The American order Didelphimorphia is formed by the family Didelphidae that contains the oldest terrestrial marsupials on Earth. Didelphis albiventris Lund is found from northeast and central Brazil and eastern Bolivia, Uruguay to central-northern Argentina (Cerqueira 1985). In the latter country, the distribution of D. albiventris as presented in Flores (2006) and Flores et al. (2006), roughly matches the distribution of I. loricatus, inhabiting a wide variety of environments from jungles, savannas, grasslands to rural and urban areas (Flores et al. 2006). Although this marsupial is considered the main host for the adults of I. loricatus (Guglielmone et al. 2011), there have been no quantitative studies describing this host-parasite association. On the contrary, the seasonality of larvae and nymphs of I. loricatus on Cricetidae have been evaluated in central Argentina by Colombo et al. (2014), who found no seasonal trend for this host-parasite relationship. Thus, the aim of this work was to quantitatively analyse parasitism by I. loricatus in populations of D. albiventris under the hypothesis than adult ticks, as the immature stages, present no seasonal trend.
Materials and methods
Data were obtained from samples of D. albiventris specimens trapped at two locaties in Santa Fe province, from 2005 to 2012. One locality was the Reserva Natural de la Escuela de Agricultura, Ganadería y Granja de la Universidad Nacional del Litoral (31°23′15″S 60°54′44″ W); the second sampling site was located at the Instituto Nacional de Tecnología Agropecuaria (31°11′46″S 61°30′9″W) near Rafaela city. Distances between sites is 73 km and both are located in central region to Espinal Eco-region sensu Burkart et al. (1999) called as ¨De los Algarrobos¨ in subhumid and the transition zone between Chaco to Pampa (Burkart et al. 1999) in central Argentina.

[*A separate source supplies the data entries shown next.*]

===== src/lobtob_ram.sv =====
// Generic single-write, single-read RAM with registered read data.
// No dependencies.
module lobtob_ram #(
    parameter int W = 8,
    parameter int D = 16
) (
    input  logic                 i_clk,
    input  logic                 i_we,
    input  logic [$clog2(D)-1:0] i_waddr,
    input  logic [W-1:0]         i_wdata,
    input  logic [$clog2(D)-1:0] i_raddr,
    output logic [W-1:0]         o_rdata
);

    logic [W-1:0] r_mem [D];
    logic [W-1:0] r_rdata;

    always_ff @(posedge i_clk) begin
        if (i_we) begin
            r_mem[i_waddr] <= i_wdata;
        end
        r_rdata <= r_mem[i_raddr];
    end

    assign o_rdata = r_rdata;

endmodule


===== config.mk =====
export PLATFORM = sky130hd
export DESIGN_NAME = lobtob_ram
export DESIGN_NICKNAME = d
export VERILOG_FILES = /design/src/lobtob_ram.sv
export SDC_FILE = /design/constraint.sdc
export NUM_CORES = 1
export LEC_CHECK = 0
export BUFFER_PORTS_ARGS = -buffer_cell sky130_fd_sc_hd__buf_2
export CAP_MARGIN = 20
export CORE_AREA = 8 8 140 142
export DETAILED_ROUTE_END_ITERATION = 12
export DIE_AREA = 0 0 148 150
export PLACE_DENSITY = 0.49
export SLEW_MARGIN = 20
export SYNTH_ARGS = -nofsm -noshare
export SYNTH_HDL_FRONTEND = slang
export SYNTH_SLANG_ARGS = --single-unit

===== constraint.sdc =====
create_clock -name i_clk -period 1.7 [get_ports i_clk]
set_input_delay 0.085 -clock i_clk [delete_from_list [all_inputs] [get_ports i_clk]]
set_output_delay 0.085 -clock i_clk [all_outputs]
set_load 0.1 [all_outputs]

Word level (Yosys, flattened, before mapping)
Memories as Yosys holds them, arrays and structs flattened. A register that Yosys moved wholly into a read port is not among the register bits.
Cells that the tools add are included.
{ "totals": {"ram_bits": 128, "ff_bits": 0, "out_inout_bits": 8, "latchBits": 0, "in_bits": 18, "elab_cells": 3, "rom_bits": 0, "n_memories": 1} }
{ "op_classes": {"multipliers": 0, "addsub": 0, "n_div": 0, "n_reduce_logical": 0, "order_cmp": 0, "eq_ne": 0, "n_bitwise": 0, "n_mux": 2, "shift": 0} }
{ "mem_list": {"columns": ["name", "depth", "width", "rd", "rd_ports_with_merged_regs", "write_ports", "line_no", "text"], "rows": [
  ["r_mem", 16, 8, 1, 1, 1, "15", "logic [W-1:0] r_mem [D];"]
]} }
{ "op_table": {"columns": ["cell", "n"], "rows": [
  ["$mux 1", 2]
]} }

Longest topological paths before layout
{ "logic_depth": {"depth_word": 2, "depth_mapped": 5, "ltp_nobuf": 3} }

Worst setup path before layout
OpenSTA, ideal clock, no wires.
{ "synth_timing": {"kind": "input to register", "from": "in i_waddr[2]", "to": "mem r_mem[0][0], enable pin", "n_path_buf": 0, "arrival_time_ps": 1195, "stages": 2, "setup_slack_ps": 122, "required_ps": 1317, "cell_sequence": "or3b_2 > nor3_1"} }
{ "synth_rtl": {"columns": ["element", "line_no", "text"], "rows": [
  ["start: declaration", "9", "input logic [$clog2(D)-1:0] i_waddr,"],
  ["end: declaration", "15", null]
]} }
No word-level cell before the write port.

==> metrics.txt <==
Slowest-stage cell, CP mux4_1; commonest non-fill, non-tap cell in the layout edfxtp_1; Port Buffer Count 25; final setup vio count 0; flop-to-flop setup slack 0.27 ns; Initial DRC Count 240; YS warnings 0; Rel. slew slack 0.665; status complete, no violations; Site Rows 49; ratio of total power to cell area 1250 nW/µm²; DR WL/cell 19.7 µm; largest family of logic cells by synthesized area multiplexers; fin crit period 1.43 ns; final net count 303; Max clock buf depth 2; metal2 WL 4660 µm; Routed WL 10300 µm; commonest cells after routing, fill and taps aside edfxtp_1 (128), buf_2 (25), buf_4 (20); MaxCap Viol Count 0; Worst Clk Skew 0.00663 ns; Core Region 17500 µm²; adder-cell share of the synthesized area 0; die area 22200 µm²; vias 2382; post-synthesis simple-gate area fraction 0.0318; Cell Int Power 0.00616 W; Worst Tran Pin Value 0.506 ns; final setup TNS 0 ns; DRT Pass-1 Iters 4; Mapped Cells 229; layout cells sized above 1 0.306; Initial Util 0.294; io pins 26; Die Span X 148 µm; placed cells 495; hold_ws 0.0640 ns; CP max stage delay 0.51 ns; Max Fclk 0.699 GHz; GP Congestion 0.691; clk_lat worst skew 0.41 ns; final hold vios 0; reg2reg end o_rdata[5]$_DFF_P_; Reg power frac 0.483; Post-Synth XOR/XNOR Area 0; antenna diode count 0; Net Sw Power 0.00165 W; Post-DP HPWL 6860 µm; initial antenna violation count 0; Netlist cell types 19; CTS sink cnt 136; clock buffer count from CTS 17; first-pass GRT wire length 16000 µm; synthesis-to-layout area growth 21.0%; register area share after synthesis 0.778; vias in the first global route 2619; path category of the worst min-delay check input port to flop; Core Util, Final 0.355; Avg Inst Size Synth 22.5 µm²; switch share 0.212; syn nets 247; RSZ-0062 raised after global routing no; Clk pwr share 0.451; WHS Path Cells 1; worst-path fanout max 1; Worst Path Required 1.99 ns; Worst Setup Start Kind flop; root buffer cell clkbuf_16; RR Startpoint r_mem[1][5]$_DFFE_PP_; CTS tree yes; Synth Register Bits 136; Setup Buffers After CTS 0; post-CTS sizing 0; Total GRT Usage 0.102; GRT overflow 0; Metal-1 WL 5090 µm; post-synthesis mux area share 0.150; htree depth 4; maximum vdd drop 0.771 mV; Final Cycle Share 0.841; Die Ht 150 µm; r2r worst-path depth 3; vias per std cell 4.53; CTS hold repair buffers 0; top sig layer met4; Comb pwr share 0.066; mapped cell area 5150 µm²; Hold Startpoint i_wdata[6]; Antenna Nets Post-Route 0; WL met3 435 µm; Fill cells 1650; Crit Path Class flop to flop; Compound-Gate Fraction of Synth Area 0.0233; critical path endpoint category flop; DRC Markers 0; Final Max Slew Viols 0; critical path, cell by cell mux4_1 > a22oi_1 > nand2_1; Reg clk slew, reported paths 0.06 ns; Static Leakage 2.10 nW; Worst Hold End r_mem[7][6]$_DFFE_PP_; CP arrival 1.72 ns; largest net degree at the start of global routing 33; fin cells 526
-- Yosys cell counts --
cell | instances | share of area
a22oi_1 | 16 | 0.023
and2_1 | 1 | 0.0012
and2b_1 | 1 | 0.0015
buf_2 | 3 | 0.0029
buf_4 | 1 | 0.0015
buf_6 | 3 | 0.0066
clkdlybuf4s25_2 | 3 | 0.0058
dfxtp_1 | 8 | 0.031
edfxtp_1 | 128 | 0.75
mux4_1 | 14 | 0.071
mux4_2 | 18 | 0.079
nand2_1 | 9 | 0.0066
nand2b_1 | 2 | 0.0024
nand3_1 | 1 | 0.00097
nand3b_1 | 2 | 0.0029
nor2_1 | 13 | 0.0095
nor2b_1 | 1 | 0.0012
nor3_1 | 4 | 0.0039
or3b_2 | 1 | 0.0017
-- registers in the layout, summed over array words and instances, names as in the netlist --
register	cells
o_rdata	8
r_mem	128
-- worst max path at each step --
| stage | start | end | slack [ns] | depth (start not counted) |
|---|---|---|---|---|
| 4_1_cts | r_mem[1][5]$_DFFE_PP_ | o_rdata[5]$_DFF_P_ | 0.28 | 3 |
| 5_1_grt | r_mem[1][5]$_DFFE_PP_ | o_rdata[5]$_DFF_P_ | 0.22 | 3 |
| 3_3_place_gp | i_raddr[0] | o_rdata[5]$_DFF_P_ | 0.10 | 5 |
| 3_5_place_dp | i_raddr[0] | o_rdata[5]$_DFF_P_ | 0.12 | 5 |
| 6_report | r_mem[1][5]$_DFFE_PP_ | o_rdata[5]$_DFF_P_ | 0.27 | 3 |
| 2_1_floorplan | i_waddr[2] | r_mem[0][0]$_DFFE_PP_ | 0.12 | 2 |
-- area by class of cell --
class	instances	area [µm²]	share of cell area
repair buffers	47	315	0.0506
clock buffers	18	429	0.0689
multi-input cells	83	1060	0.170
flip-flops and latches	136	4000	0.643
well taps	229	287	0.0460
clock inverters	13	136	0.0219
-- power by group through the flow --
stage	registers, W	logic, W	clock network, W
finish	0.00377	0.000519	0.00353
detailed placement	0.00384	0.000526	0
CTS	0.00377	0.000527	0.00359
global route	0.00378	0.000553	0.00372
global placement	0.00384	0.000525	0
floorplan	0.00400	0.000190	0
-- kinds of logic after synthesis --
family                 count (synthesis)
and+or+nand+nor                       35
buffers and inverters                 10
DFF                                  136
AOI/OAI and AO/OA                     16
muxes                                 32
-- worst max-delay path, delay by kind of cell (launching register included) --
| family | cells | cell delay [ns] |
|---|---|---|
| compound gates | 1 | 0.35 |
| simple gates | 1 | 0.09 |
| flops | 1 | 0.36 |
| mux | 1 | 0.51 |
-- per-stage QoR --
stage	worst slack (ns)	total power (W)	instance area (µm²)
after floorplan	0.122	0.00419	5150
after global placement	0.104	0.00436	5660
after detailed placement	0.119	0.00437	5660
after CTS	0.280	0.00789	6230
after global routing	0.217	0.00805	6230
final	0.269	0.00781	6230
-- metal layers --
metal	vias up	track usage
li1	1080	-
met1	1236	0.134
met2	53	0.150
met3	13	0.0314
met4	0	0.0490
met5	-	0
Note: power is estimated with default switching activity, not from simulation.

Didelphis albiventris specimens were captured on 26 occasions with four seasonal samplings per year in 2005, 2006, 2008, 2009 and 2012, and six during 2010, not recording data for the years 2007 and 2011. Forty Tomahawk life-traps were used, in a longitudinal study of four trapping grids with 10 traps each. Half of the traps were baited with chicken and the other half with banana, apple and honey.
The individuals captured were anesthetized at the capture site with Ketamine 15 mg/kg and Diazepam 0.5 mg/kg intramuscularly (Tarragona et al. 2014). The age of the hosts was determined by using the formula of the upper jaw, which considers the eruption and tooth wear (Schweigmann et al. 1995). Each individual underwent an exhaustive search for ticks, sexed, measured and weighed, and then released after recovering from the anesthesia.
Ticks were determined following Nava et al. (2017) and by comparison with known laboratory reared material deposited in the tick collection of Instituto Nacional de Tecnología Agropecuaria, Estación Experimental Agropecuaria Rafaela (INTA Rafaela), Argentina.
From the data obtained, the seasonal variation of the infestation with ticks in D. albiventris was described. We also compared the infestations, between males and females, young and adults of D. albiventris and males and females of I. loricatus. Statistical comparisons were made using the nonparametric tests of Mann–Whitney, Kruskal–Wallis and Spearman’s correlation test, and the parametric tests of prevalence (χ2 test).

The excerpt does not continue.